■ Try it:
Where does the word "gates" appear in the data? Copy every line that holds it.

■ Data provided:

════════

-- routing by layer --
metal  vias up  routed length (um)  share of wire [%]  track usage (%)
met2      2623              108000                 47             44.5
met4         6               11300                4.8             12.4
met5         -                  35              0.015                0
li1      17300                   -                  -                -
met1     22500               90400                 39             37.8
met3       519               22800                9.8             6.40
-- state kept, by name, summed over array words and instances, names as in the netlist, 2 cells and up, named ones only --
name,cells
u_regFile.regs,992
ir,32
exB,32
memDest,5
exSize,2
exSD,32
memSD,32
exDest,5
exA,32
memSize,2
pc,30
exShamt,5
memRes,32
Background: an optimization exercise with open tools, aiming at a short achievable clock period and few clock cycles. Do not read the settings as production practice.
The RTL was checked by simulation tests, not by an equivalence proof against the original design.
Power is estimated from default activity; no workload was simulated.

==> flow/design.v <==
package cpuPkg;
  typedef logic [16-1:0] wordT;
  typedef logic [4-1:0] regAddrT;
  typedef enum logic [4-1:0] {
    NOP = 4'b0000,
    ADD = 4'b0001,
    SUB = 4'b0010,
    XOR = 4'b0011,
    AND = 4'b0100,
    SLL = 4'b0101,
    SRL = 4'b0110,
    LDI = 4'b0111,
    LW  = 4'b1000,
    SW  = 4'b1001,
    B   = 4'b1100,
    HLT = 4'b1111
  } opcodeE;
  typedef enum logic [3-1:0] {
    NE = 3'b000,
    EQ = 3'b001,
    GT = 3'b010,
    LT = 3'b011,
    GE = 3'b100,
    LE = 3'b101,
    OV = 3'b110,
    AL = 3'b111
  } branchCondE;
  typedef struct packed {
    logic z;
    logic v;
    logic n;
  } flagsT;
  typedef struct packed {
    opcodeE aluOp;
    logic   regWrite;
    logic   memRead;
    logic   memWrite;
    logic   memToReg;
    logic   isBranch;
    logic   halt;
  } ctrlT;
  typedef struct packed {
    wordT pc;
    wordT instr;
  } ifIdT;
  typedef struct packed {
    ctrlT       ctrl;
    wordT       pc;
    wordT       rsData;
    wordT       rtData;
    wordT       imm;
    regAddrT    rs;
    regAddrT    rt;
    regAddrT    rd;
    branchCondE cond;
  } idExT;
  typedef struct packed {
    ctrlT    ctrl;
    wordT    result;
    wordT    storeData;
    regAddrT rd;
  } exMemT;
  typedef struct packed {
    ctrlT    ctrl;
    wordT    result;
    wordT    loadData;
    regAddrT rd;
  } memWbT;
  typedef enum logic [1:0] {
    NONE  = 2'd0,
    EXMEM = 2'd1,
    MEMWB = 2'd2
  } fwdSelE;
endpackage
`timescale 1ns/1ps
module cpu (
  input  logic        clk,
  input  logic        rstN,
  input  logic        run,
  input  logic        progWrEn,
  input  logic [15:0] progAddr,
  input  logic [15:0] progData,
  input  logic [3:0]  dbgAddr,
  output logic        hlt,
  output logic [15:0] pc,
  output logic [15:0] dbgData
);
  logic [15:0] imem [64];
  logic [15:0] dmem [64];
  logic [15:0] regs [16];
  always_ff @(posedge clk) begin
    if (progWrEn && !run) begin
      imem[progAddr[5:0]] <= progData;
    end
  end
  assign dbgData = regs[dbgAddr];
  logic [15:0] fPc;       
  logic [15:0] dI;        
  logic        stopped;   
  logic        hltQ;
  logic        hltPend;
  logic [15:0] eA, eB, eSd;
  logic [3:0]  eRd;
  logic        eWr, eLd, eSt, eArith, eCin, eXor, eAnd, eSll, eSrl, ePass;
  logic        eSetZ, eSetVN;
  logic        fz, fv, fn;
  logic [5:0]  mAddr;
  logic [15:0] mSd;
  logic [3:0]  mRd;
  logic        mLd, mSt;
  logic [3:0] dOp;
  logic dIsAlu, dIsLdi, dIsLw, dIsSw, dIsB, dIsHlt, dIsSub;
  logic [3:0] aAddr, bAddr;
  assign dOp    = dI[15:12];
  assign dIsAlu = (dOp >= 4'd1) && (dOp <= 4'd6);
  assign dIsSub = (dOp == 4'd2);
  assign dIsLdi = (dOp == 4'd7);
  assign dIsLw  = (dOp == 4'd8);
  assign dIsSw  = (dOp == 4'd9);
  assign dIsB   = (dOp == 4'hc);
  assign dIsHlt = (dOp == 4'hf);
  assign aAddr = dI[7:4];
  assign bAddr = dIsSw ? dI[11:8] : dI[3:0];
  logic [15:0] eRes;
  logic [15:0] ldData;
  assign ldData = dmem[mAddr];
  logic [15:0] opA, opB;
  always_comb begin
    if (eWr && (eRd == aAddr)) opA = eRes;
    else if (mLd && (mRd == aAddr)) opA = ldData;
    else opA = regs[aAddr];
  end
  always_comb begin
    if (eWr && (eRd == bAddr)) opB = eRes;
    else if (mLd && (mRd == bAddr)) opB = ldData;
    else opB = regs[bAddr];
  end
  logic stall;
  assign stall = eLd && (
      ((dIsAlu || dIsLw || dIsSw) && (eRd == dI[7:4])) ||
      (dIsAlu && (eRd == dI[3:0])) ||
      (dIsSw && (eRd == dI[11:8])));
  logic [15:0] sum;
  logic [15:0] shl, shr;
  logic        vNew, zNew, zFast;
  assign sum = eA + eB + {15'd0, eCin};
  assign shl = eA << eB[3:0];
  assign shr = eA >> eB[3:0];
  always_comb begin
    eRes = '0;
    if (eArith) eRes = sum;
    if (eXor)   eRes = eA ^ eB;
    if (eAnd)   eRes = eA & eB;
    if (eSll)   eRes = shl;
    if (eSrl)   eRes = shr;
    if (ePass)  eRes = eB;
  end
  always_comb begin
    zFast = ((eA[0] ^ eB[0]) == eCin);
    for (int i = 1; i < 16; i++) begin
      zFast = zFast && ((eA[i] ^ eB[i]) == (eA[i-1] | eB[i-1]));
    end
  end
  assign zNew = eArith ? zFast :
                eXor   ? (eA == eB) :
                eAnd   ? ((eA & eB) == 16'd0) :
                eSll   ? (shl == 16'd0) :
                         (shr == 16'd0);
  assign vNew = (eA[15] == eB[15]) && (sum[15] != eA[15]);
  logic zNow, vNow, nNow, condMet, taken;
  assign zNow = eSetZ  ? zNew    : fz;
  assign vNow = eSetVN ? vNew    : fv;
  assign nNow = eSetVN ? sum[15] : fn;
  always_comb begin
    case (dI[11:9])
      3'd0: condMet = !zNow;
      3'd1: condMet = zNow;
      3'd2: condMet = !zNow && !nNow;
      3'd3: condMet = nNow;
      3'd4: condMet = zNow || !nNow;
      3'd5: condMet = nNow || zNow;
      3'd6: condMet = vNow;
      default: condMet = 1'b1;
    endcase
  end
  assign taken = dIsB && condMet;
  logic [15:0] tgt, tgtNext, seqNext;
  logic [15:0] instrSeq, instrTgt;
  assign tgt      = fPc + {{6{dI[8]}}, dI[8:0], 1'b0};
  assign tgtNext  = fPc + {{6{dI[8]}}, dI[8:0], 1'b0} + 16'd2;
  assign seqNext  = fPc + 16'd2;
  assign instrSeq = imem[fPc[6:1]];
  assign instrTgt = imem[tgt[6:1]];
  logic issue;
  assign issue = !stopped && !stall;
  always_ff @(posedge clk or negedge rstN) begin
    if (!rstN) begin
      fPc     <= '0;
      dI      <= '0;
      stopped <= 1'b0;
      hltQ    <= 1'b0;
      hltPend <= 1'b0;
      eA      <= '0;
      eB      <= '0;
      eSd     <= '0;
      eRd     <= '0;
      eWr     <= 1'b0;
      eLd     <= 1'b0;
      eSt     <= 1'b0;
      eArith  <= 1'b0;
      eCin    <= 1'b0;
      eXor    <= 1'b0;
      eAnd    <= 1'b0;
      eSll    <= 1'b0;
      eSrl    <= 1'b0;
      ePass   <= 1'b0;
      eSetZ   <= 1'b0;
      eSetVN  <= 1'b0;
      fz      <= 1'b0;
      fv      <= 1'b0;
      fn      <= 1'b0;
      mAddr   <= '0;
      mSd     <= '0;
      mRd     <= '0;
      mLd     <= 1'b0;
      mSt     <= 1'b0;
      for (int i = 0; i < 16; i++) regs[i] <= '0;
    end else if (run) begin
      if (issue) begin
        if (dIsHlt) begin
          dI      <= '0;
          stopped <= 1'b1;
        end else if (taken) begin
          dI  <= instrTgt;
          fPc <= tgtNext;
        end else begin
          dI  <= instrSeq;
          fPc <= seqNext;
        end
      end
      hltPend <= issue && dIsHlt && eLd;
      hltQ    <= hltQ || hltPend || (issue && dIsHlt && !eLd);
      eRd    <= dI[11:8];
      eA     <= opA;
      eSd    <= opB;
      eWr    <= issue && (dIsAlu || dIsLdi);
      eLd    <= issue && dIsLw;
      eSt    <= issue && dIsSw;
      eArith <= (dOp == 4'd1) || dIsSub || dIsLw || dIsSw;
      eCin   <= dIsSub;
      eXor   <= (dOp == 4'd3);
      eAnd   <= (dOp == 4'd4);
      eSll   <= (dOp == 4'd5);
      eSrl   <= (dOp == 4'd6);
      ePass  <= dIsLdi;
      eSetZ  <= issue && dIsAlu;
      eSetVN <= issue && ((dOp == 4'd1) || dIsSub);
      if (dIsLw || dIsSw) eB <= {{12{dI[3]}}, dI[3:0]};
      else if (dIsLdi)    eB <= {{8{dI[7]}}, dI[7:0]};
      else if (dIsSub)    eB <= ~opB;
      else                eB <= opB;
      if (eSetZ) fz <= zNew;
      if (eSetVN) begin
        fv <= vNew;
        fn <= sum[15];
      end
      mAddr <= sum[5:0];
      mSd   <= eSd;
      mRd   <= eRd;
      mLd   <= eLd;
      mSt   <= eSt;
      for (int i = 0; i < 16; i++) begin
        if (eWr && (eRd == 4'(i))) regs[i] <= eRes;
        else if (mLd && (mRd == 4'(i))) regs[i] <= ldData;
      end
    end
  end
  always_ff @(posedge clk) begin
    if (run && mSt) begin
      dmem[mAddr] <= mSd;
    end
  end
  assign hlt = hltQ;
  assign pc  = fPc;
endmodule
==> flow/run.sh <==
#!/bin/bash
# synth_recipe.tcl (not shown) runs the flow's synth.tcl, then flattens the netlist and writes it again
# the make line also repeats each setting of config.mk as NAME=value (left out here)
make -C /OpenROAD-flow-scripts/flow DESIGN_CONFIG=/design/flow/config.mk WORK_HOME=/design/flow/orfs CLKGATE_MAP_FILE= SYNTH_SCRIPT=/design/flow/synth_recipe.tcl finish
==> flow/config.mk <==
export PLATFORM = sky130hd
export DESIGN_NAME = cpu
export DESIGN_NICKNAME = cpu
export VERILOG_FILES = /design/flow/design.v
export SDC_FILE = /design/flow/constraint.sdc
export NUM_CORES = 4
export LEC_CHECK = 0
export ABC_CLOCK_PERIOD_IN_PS = 3500
export CAP_MARGIN = 20
export CORE_MARGIN = 2
export CORE_UTILIZATION = 40
export SETUP_SLACK_MARGIN = 3.2
export SLEW_MARGIN = 20
==> flow/constraint.sdc <==
create_clock -name core_clock -period 7.0 [get_ports {clk}]
set_input_delay 1.4000 -clock core_clock [delete_from_list [all_inputs] [get_ports {clk}]]
set_output_delay 1.4000 -clock core_clock [all_outputs]
set_load 0.01 [all_outputs]
==> results.yml <==
final_layout:
  mostFrequentLayoutCells: "edfxtp_1 (2048), mux4_2 (683), a22oi_1 (482), nand2_1 (464), buf_4 (458)"
  layout-drive-gt1-share_pct: 28.71
  layout.nets: 7893
  fin_util_pct: 47.57
  area_growth_pct: 18.59
  layout_commonest_cell: "edfxtp_1"
timing:
  fin_crit_ns: 4.343
  fin_ws_ns: 2.657
  maxSlewHeadroom_pct: 28.00
  tightest_slew_ns: 1.080
  hold_viol_final: 0
  final.period_utilization_pct: 62.05
  max_freq_mhz: 230.2
  hold_slack_ns: 0.4928
  finalSetupTns_ns: 0
  finalSetupViolations: 0
  finClkSkew_ns: 0.07849
  rsz0062_at_grt: "true"
  maxSlewViolCount: 0
logic_synthesis:
  synth_top_family_by_area: "multiplexers"
  synth_simple_gate_area_share_pct: 5.635
  synth_xor_area_share_pct: 0.6426
  ys_types: 96
  postSynth.asyncResetShare_pct: 15.82
  synth.ff_latch_count: 2433
  synth_edf_count: 2048
  yosys_warnings: 2
  synth_compound_area_share_pct: 12.18
  synth_top_area_share_pct: 55.02
  ys_seq_area_share_pct: 63.64
  syn_avg_cell_area_um2: 15.02
  synth_area_leader_cell: "edfxtp_1"
  synthMuxAreaShare_pct: 14.85
  syn_area_um2: 111800
  yosys-top-cells-area: "edfxtp_1 (55%), mux4_2 (14%), dfrtp_1 (8.6%), a22oi_1 (3.4%), o21ai_0 (1.8%)"
  syn_inst: 7442
  synthAdderAreaFrac_pct: 0.5799
  synth_ff_type: "edfxtp_1"
  syn_nets: 7532
placed_design:
  gp_congestion: 0.9640
  dpl.hpwl_um: 226300
  numPortBuffers: 61
  dp_slack_ns: 1.011
pwr:
  p_leak_nw: 43.87
  switching_share_pct: 40.48
  power.clock.fraction_pct: 21.2
  comb_power_share_pct: 50.2
  power.density_nw_per_um2: 500.5
  power_mw: 66.34
  power.switching_mw: 26.86
  p_int_mw: 39.48
  p_seq_share_pct: 28.6
  ir_drop_mv: 0.6791
critical_path:
  ff2ff_setup_slack_ns: 2.66
  cp-start-kind: "register"
  worst-path-max-fanout: 10
  crit_required_ns: 7.76
  cpMaxStageDelayCell: "mux4_2"
  worst-setup-path-type: "reg2reg"
  worst_path_most_repeated_cell: "buf_12"
  endpoint_kind: "register"
  cp_slowest_stage_delay_ns: 0.54
  cp_data_arrival_time_ns: 5.11
  cp_cell_sequence: "buf_6, buf_12, mux4_2, nand2b_4, o311ai_2, and3_4, nand4_1, o211ai_4, buf_12, a21oi_2, o2111ai_4, nand3_4, buf_4, buf_6, buf_12, buf_12, buf_16, buf_4, a311oi_2, a31oi_1, o21ai_1"
routing:
  avgViaCountPerCell: 6.496
  antenna_left: 0
  firstDrtPassIters: 9
  wl_per_cell_um: 33.88
  drt-initial-drc-count: 10590
  drc: 0
  num_vias: 76210
  totalWireLength_um: 397500
floorplanning:
  pin_count: 73
  die_x_um: 532.6
  coreArea_um2: 278700
  die_h_um: 532.6
  rows: 194
  dieArea_um2: 283700
  initial_core_util_pct: 40.11
clocking:
  postCtsHoldBufs: 0
  cts_tree: "built"
  htree_levels: 5
  cts_inserted_buffers: 270
  cts_buffer_depth: 4
  root_buffer: "clkbuf_16"
  cts.sinks: 2433
  clk_pin_slew_ns: 0.06
  clk_latency_ns: 0.87
flow_run:
  maxCapViolCount: 0
global_routing:
  grt_pass1_vias: 73980
  antenna_found_initial: 20
  overflow: 0
  grt_usage_pct: 27.27
  grt_start_max_net_pins: 124
  grt_pass1_wl_um: 558400
outcome:
  status: "timing/DRC/antenna clean"
min_path:
  hp-class: "reg2reg"
## synth_stat cells (all sizes together) (76+ instances only)
cell type  instances
nand4             91
a31oi            104
a21oi            351
a22oi            511
clkbuf           422
mux4             683
buf              190
a221oi           167
nand3             89
a22o             152
dfrtp            385
nor2             456
nand2            480
edfxtp          2048
o21ai            433
inv               76
## repair_timing
item,4_1_cts,5_1_grt
resized for setup,506,233
pin swaps,112,109
endpoints found under the hold margin,0,0
cloned,22,4
setup buffers,163,69
endpoints found under the setup margin,350,186
## per-stage QoR
stage | std cells | area [um^2]
global route | 11730 | 132500
detailed placement | 10990 | 118400
global placement | 10990 | 118400
finish | 11730 | 132500
floorplan | 7442 | 112100
CTS | 11650 | 130600
## power by group through the flow
| stage | logic (mW) | registers, mW | clock network [mW] |
|---|---|---|---|
| after detailed placement | 28.8 | 19.2 | 0 |
| after CTS | 31.6 | 18.9 | 14.2 |
| after global routing | 34.8 | 19.0 | 14.8 |
| after floorplan | 18.9 | 18.4 | 0 |
| after global placement | 28.5 | 19.2 | 0 |
| final | 33.3 | 19.0 | 14.1 |
## worst paths after layout
| kind | from | to | cells after the start |
|---|---|---|---|
| worst min register to register | mSd[2] | dmem[52][2] | 0 |
| worst max-delay path | eB[0] | fPc[7] | 21 |
| worst max register to register | eB[0] | fPc[7] | 21 |
| min in group asynchronous | rstN | regs[8][0] | 1 |
| worst min-delay path | mSd[2] | dmem[52][2] | 0 |
| max in group asynchronous | rstN | regs[10][2] | 2 |
## per-layer routing
metal,global-route usage [%],part of all wire [%]
met2,42.08,46
met4,12.04,5.1
met5,0,0.074
met1,37.31,39
met3,5.669,9.9
## area by class of cell
class,count,area (um^2)
fillers,23710,146100
flip-flops and latches,2433,71220
multi-input cells,4327,40650
clock buffers,337,7153
repair buffers,693,7136
well taps,3724,4659
clock inverters,133,1396
inverters,78,314.1
diodes,7,17.52
## critical path, delay by kind of cell, from the launching register on
family	cells	cell delay [ns]
buf+inv	9	1.28
compound gates	7	1.20
simple gates	4	0.76
mux	1	0.54
flops	1	0.49
## cells by family (layout without fill, tap and decap cells)
family                   after synthesis  count (layout)
AO/OA/AOI/OAI                       2011            2011
XOR/XNOR                              82              82
adder cells (fa/ha/maj)               50              50
buffers and inverters                690            1241
flip-flops                          2433            2433
multiplexers                         796             796
other                                  1               8
AND/OR/NAND/NOR                     1379            1387
## flip-flops by register name, indices dropped and copies added, names as in the netlist, 4 cells and up
| signal | count |
|---|---|
| dI | 16 |
| dmem | 1024 |
| eA | 16 |
| eB | 16 |
| eRd | 4 |
| eSd | 16 |
| fPc | 15 |
| imem | 1024 |
| mAddr | 6 |
| mRd | 4 |
| mSd | 16 |
| regs | 256 |
Testbench counts, summed over its fixed seeds: cycles 33,681.

==> separate check: timing with driven ports <==
Ports are ideal in the flow. The routed layout listed here was re-timed in OpenROAD.
Step 1 assumes that a clkbuf_16 drives the clock port and a buf_2 every other input.
Step 2 adds t to the input delays and takes it off the output delays; t is the mean of the earliest and latest rising clock arrival at the registers after step 1. Input paths then give back, and output paths get back, about the clock's delay inside the block.
a / b / c = ideal ports / drivers / drivers and shift; a / b = the first two.
t, ns: 0.933
slack for setup (ns): 2.657 / 2.596 / 2.355
worst register clock-pin slew, ns: 0.07 / 0.07
After both steps setup and hold are still met in this run. The setup slack of this run moves by -0.061 ns with the drivers and by -0.302 ns with both steps.
This design comes from an exercise in tuning for small area, a short achievable clock period and few clock cycles per item on the open sky130 flow, not from production work. Function was checked by simulation only, so behaviour that the tests miss may differ from the original. Power figures rest on the tool's default switching activity, not on a simulated workload.

## flow/design.v (module list and top-level ports; edited modules follow where they fit)
// module cnn_dvcon_fa: 11 lines
// module cnn_dvcon_bsel: 11 lines
// module cnn_dvcon: 2976 lines
module cnn_dvcon
(
  input  logic               aclk,
  input  logic               aresetn,
  input  logic [cnn_dvcon_pkg::TDATA_W-1:0] s_axis_tdata,
  input  logic               s_axis_tvalid,
  output logic               s_axis_tready,
  output logic [cnn_dvcon_pkg::ACC_W-1:0]   m_axis_tdata,
  output logic               m_axis_tvalid,
  input  logic               m_axis_tready
);
  // ...
==> flow/flow/run.sh <==
#!/bin/bash
# Standard layout (the standard.sh), except that the port buffers are
# sky130_fd_sc_hd__buf_2 cells rather than the delay cells buffer_ports picks by default.
set -e
export BUFFER_PORTS_ARGS="-buffer_cell sky130_fd_sc_hd__buf_2"
bash standard.sh > standard_flow.log 2>&1
==> flow/standard.sh <==
#!/bin/bash
# synth_recipe.tcl (not shown) runs the flow's synth.tcl, then flattens the netlist and writes it again
# the make line also repeats each setting of config.mk as NAME=value (left out here)
make -C /OpenROAD-flow-scripts/flow DESIGN_CONFIG=/design/flow/config.mk WORK_HOME=/design/flow/orfs CLKGATE_MAP_FILE= SYNTH_SCRIPT=/design/flow/synth_recipe.tcl "${@:-finish}"
==> flow/config.mk <==
export PLATFORM = sky130hd
export DESIGN_NAME = cnn_dvcon
export DESIGN_NICKNAME = cnn_dvcon
export VERILOG_FILES = /design/flow/design.v
export SDC_FILE = /design/flow/constraint.sdc
export NUM_CORES = 4
export LEC_CHECK = 0
export CAP_MARGIN = 20
export CORE_MARGIN = 2
export CORE_UTILIZATION = 40
export SLEW_MARGIN = 20
export SYNTH_HIERARCHICAL = 1
==> flow/constraint.sdc <==
create_clock -name core_clock -period 8.0 [get_ports {aclk}]
set_input_delay 1.6000 -clock core_clock [delete_from_list [all_inputs] [get_ports {aclk}]]
set_output_delay 1.6000 -clock core_clock [all_outputs]
set_load 0.01 [all_outputs]
==> flow_summary.toml, run 1 <==
[worst_hold_path]
hold_depth = 3
min-delay-path-class = "register to register"
worst_hold_startpoint = "vld"

[grt]
globalRouteMet3Util = 0.05432
grt_use_met1 = 0.3768
gr-total-overflow = 0

[route]
wl_met2_microns = 25920
detailroute.via_count = 11130
highest-signal-layer = "met4"

[power]
power-top-group = "combinational cells"
power.density_nw_per_um2 = 524.2
power.combinational.total_uw = 7870
net_switching_component_of_the_power_uw = 4609
power.clock.total_uw = 256
internal_power_consumption_uw = 4524
seq-power_uw = 1010

[final_layout]
antenna_cells = 0
numSequentialCells = 53
layout.filler_cells = 3781
num-clock-buffers = 5
finish.utilization = 0.4365
n_multi_input_combinational_cell = 1201
seq_area_frac = 0.09107

[timing]
clock.fmax_ghz = 0.1807
final_setup_tns_ns = 0
unrepaired_setup_endpoints_after_global_routing = "no"
final-hold-violation-count = 0

[floorplanning]
boundaryPins = 170
die_w_microns = 205.5
number_of_well_taps = 525

[placement]
numPortBuffers = 169
routabilityCongestion = 0.9684

[logic_synthesis]
syn-num-nets = 2142
mappedNetlistArea_sq_um = 16250
synth-adder-area-share = 0.6923
synthMostInstantiatedCell = "sky130_fd_sc_hd__fa_1"

[clocking]
post_cts_resize_count = 0
cts_tree = "yes"

[run]
max_cap_violations = 0

[worst_setup_path]
ff2ff_path_depth = 2
beginning_of_the_worst_register_to_register_path = "vld"
path_class = "register to primary output"

[status]
status = "timing/DRC/antenna clean"
Testbench counts, summed over its fixed seeds: cycles 16,008, items 16,000.
==> inputs of run 2 (changes only) <==
--- a/flow/config.mk
+++ b/flow/config.mk
@@ -9,4 +9,5 @@
 export CORE_MARGIN = 2
 export CORE_UTILIZATION = 40
+export SETUP_SLACK_MARGIN = 3
 export SLEW_MARGIN = 20
 export SYNTH_HIERARCHICAL = 1
==> flow_summary.toml, run 2 <==
[grt]
grt_pass1_wl_microns = 83700
grt_antenna_before_repair = 0
maximum_number_of_pins_on_one_net_before_global_route_repair = 55
first_global_vias = 12710
gr-total-overflow = 0
track_usage = 0.2840

[logic_synthesis]
synth-main-ff-cell = "sky130_fd_sc_hd__edfxtp_1"
syn-instance-count = 1425
distinct_cell_type_count_of_the_synthesized_netlist = 39
synth_largest_area_cell = "sky130_fd_sc_hd__fa_1"
ys_seq_elements = 53
yosys_warnings = 7
synth_enable_flop_cells = 52
seq_area_frac_synth = 0.09765
synth-async-reset-ratio = 0.01887
synth_top_cells_by_area = "sky130_fd_sc_hd__fa_1 (68%), sky130_fd_sc_hd__nand2_1 (12%), sky130_fd_sc_hd__edfxtp_1 (9.6%), sky130_fd_sc_hd__and2_1 (3.2%), sky130_fd_sc_hd__clkbuf_1 (2.9%)"
mappedNetlistArea_sq_um = 16250
synthMostInstantiatedCell = "sky130_fd_sc_hd__fa_1"
syn_area_per_cell_sq_um = 11.40
synth_commonest_cells = "sky130_fd_sc_hd__fa_1 (550), sky130_fd_sc_hd__nand2_1 (498), sky130_fd_sc_hd__clkbuf_1 (127), sky130_fd_sc_hd__and2_1 (82), sky130_fd_sc_hd__edfxtp_1 (52)"
syn-num-nets = 2142
synth.top_cell.area_share = 0.6777

[timing]
final-hold-violation-count = 0
final.min_clock_period_ns = 5.262
final_setup_tns_ns = 0
relSlewSlack = 0.4748
timing.final.ws_setup_ns = 2.738
worst_slew_pin_slew_ns = 0.7879
clock.fmax_ghz = 0.1900
setup-violations-final = 0
fin_crit_sh = 0.6578
timing.hold.ws_ns = 0.9424
unrepaired_setup_endpoints_after_global_routing = "yes"
worst_clock_skew_ns = 0.004524
slew_viols_final = 0

[clocking]
cts-root-buf = "sky130_fd_sc_hd__clkbuf_16"
worst_setup_hold_path_clk_slew_ns = 0.08
cts_buffers = 5
worstSkewPairLatency_ns = 0.32
clk_path_buf_depth = 2
ctsHtreeMaxLevel = 2
cts_tree = "yes"
cts.sink_count = 53

[power]
p_leak_uw = 0.006615
power.density_nw_per_um2 = 525.1
report.power.total_uw = 10170
worst_ir_drop_vdd_v = 0.0005078

[route]
postRouteAntennaNets = 0
route.final.wire_length_microns = 57770
detailroute.via_count = 11300
first_pass_iters = 5
first_iter_violations = 974
post-route-drc-count = 0
post_drt_wl_per_cell_microns = 28.80
routed_via_density = 5.631

[final_layout]
layout-drive-gt1-share = 0.3781
antenna_cells = 0
layout_common_cells = "sky130_fd_sc_hd__nand2_1 (451), sky130_fd_sc_hd__fa_2 (295), sky130_fd_sc_hd__fa_1 (255), sky130_fd_sc_hd__buf_6 (82), sky130_fd_sc_hd__and2_1 (66)"
flow.area_growth_from_synthesis_pct = 19.24
finalInstanceArea_sq_um = 19370
nets = 2197
layout_commonest_cell = "sky130_fd_sc_hd__nand2_1"

[worst_setup_path]
cp_cell_sequence = "fa_1 > fa_2 > fa_2 > fa_2 > fa_2 > ha_4 > or3_1 > mux2i_1 > a311oi_2 > buf_2"
endpoint_kind = "primary output"
timing.critical_path.from_type = "register"
critical_path_arrival_ns = 3.66
beginning_of_the_worst_register_to_register_path = "vld"
worst-r2r-setup-slack_ns = 6.52
ff2ff_path_depth = 2
crit_path_max_fanout = 8
reg_to_reg_end = "r0_fs_454"
cp_peak_stage_delay_ns = 0.51
slowest_library_cell_on_the_worst_path = "sky130_fd_sc_hd__fa_1"
path_class = "register to primary output"
timing.critical_path.required_ns = 6.40
path_common_cell = "sky130_fd_sc_hd__fa_2"

[placement]
dp.final_hpwl_microns = 51490
preCtsSetupSlack_ns = 2.311
numPortBuffers = 169
placed_area_sq_um = 17890
routabilityCongestion = 0.9238

[floorplanning]
core_box_area_sq_um = 39910
die_area_sq_um = 42240
rows = 73
die_w_microns = 205.5
fp.dieH_microns = 205.5
boundaryPins = 170
initial_standard_cell_utilization_of_the_core = 0.4070

[status]
status = "timing/DRC/antenna clean"

[worst_hold_path]
worst_hold_startpoint = "vld"
holdPathEnd = "vld"
min-delay-path-class = "register to register"
hold_depth = 3

[run]
max_cap_violations = 0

════════

■ Finished task:
compound gates	7	1.20
simple gates	4	0.76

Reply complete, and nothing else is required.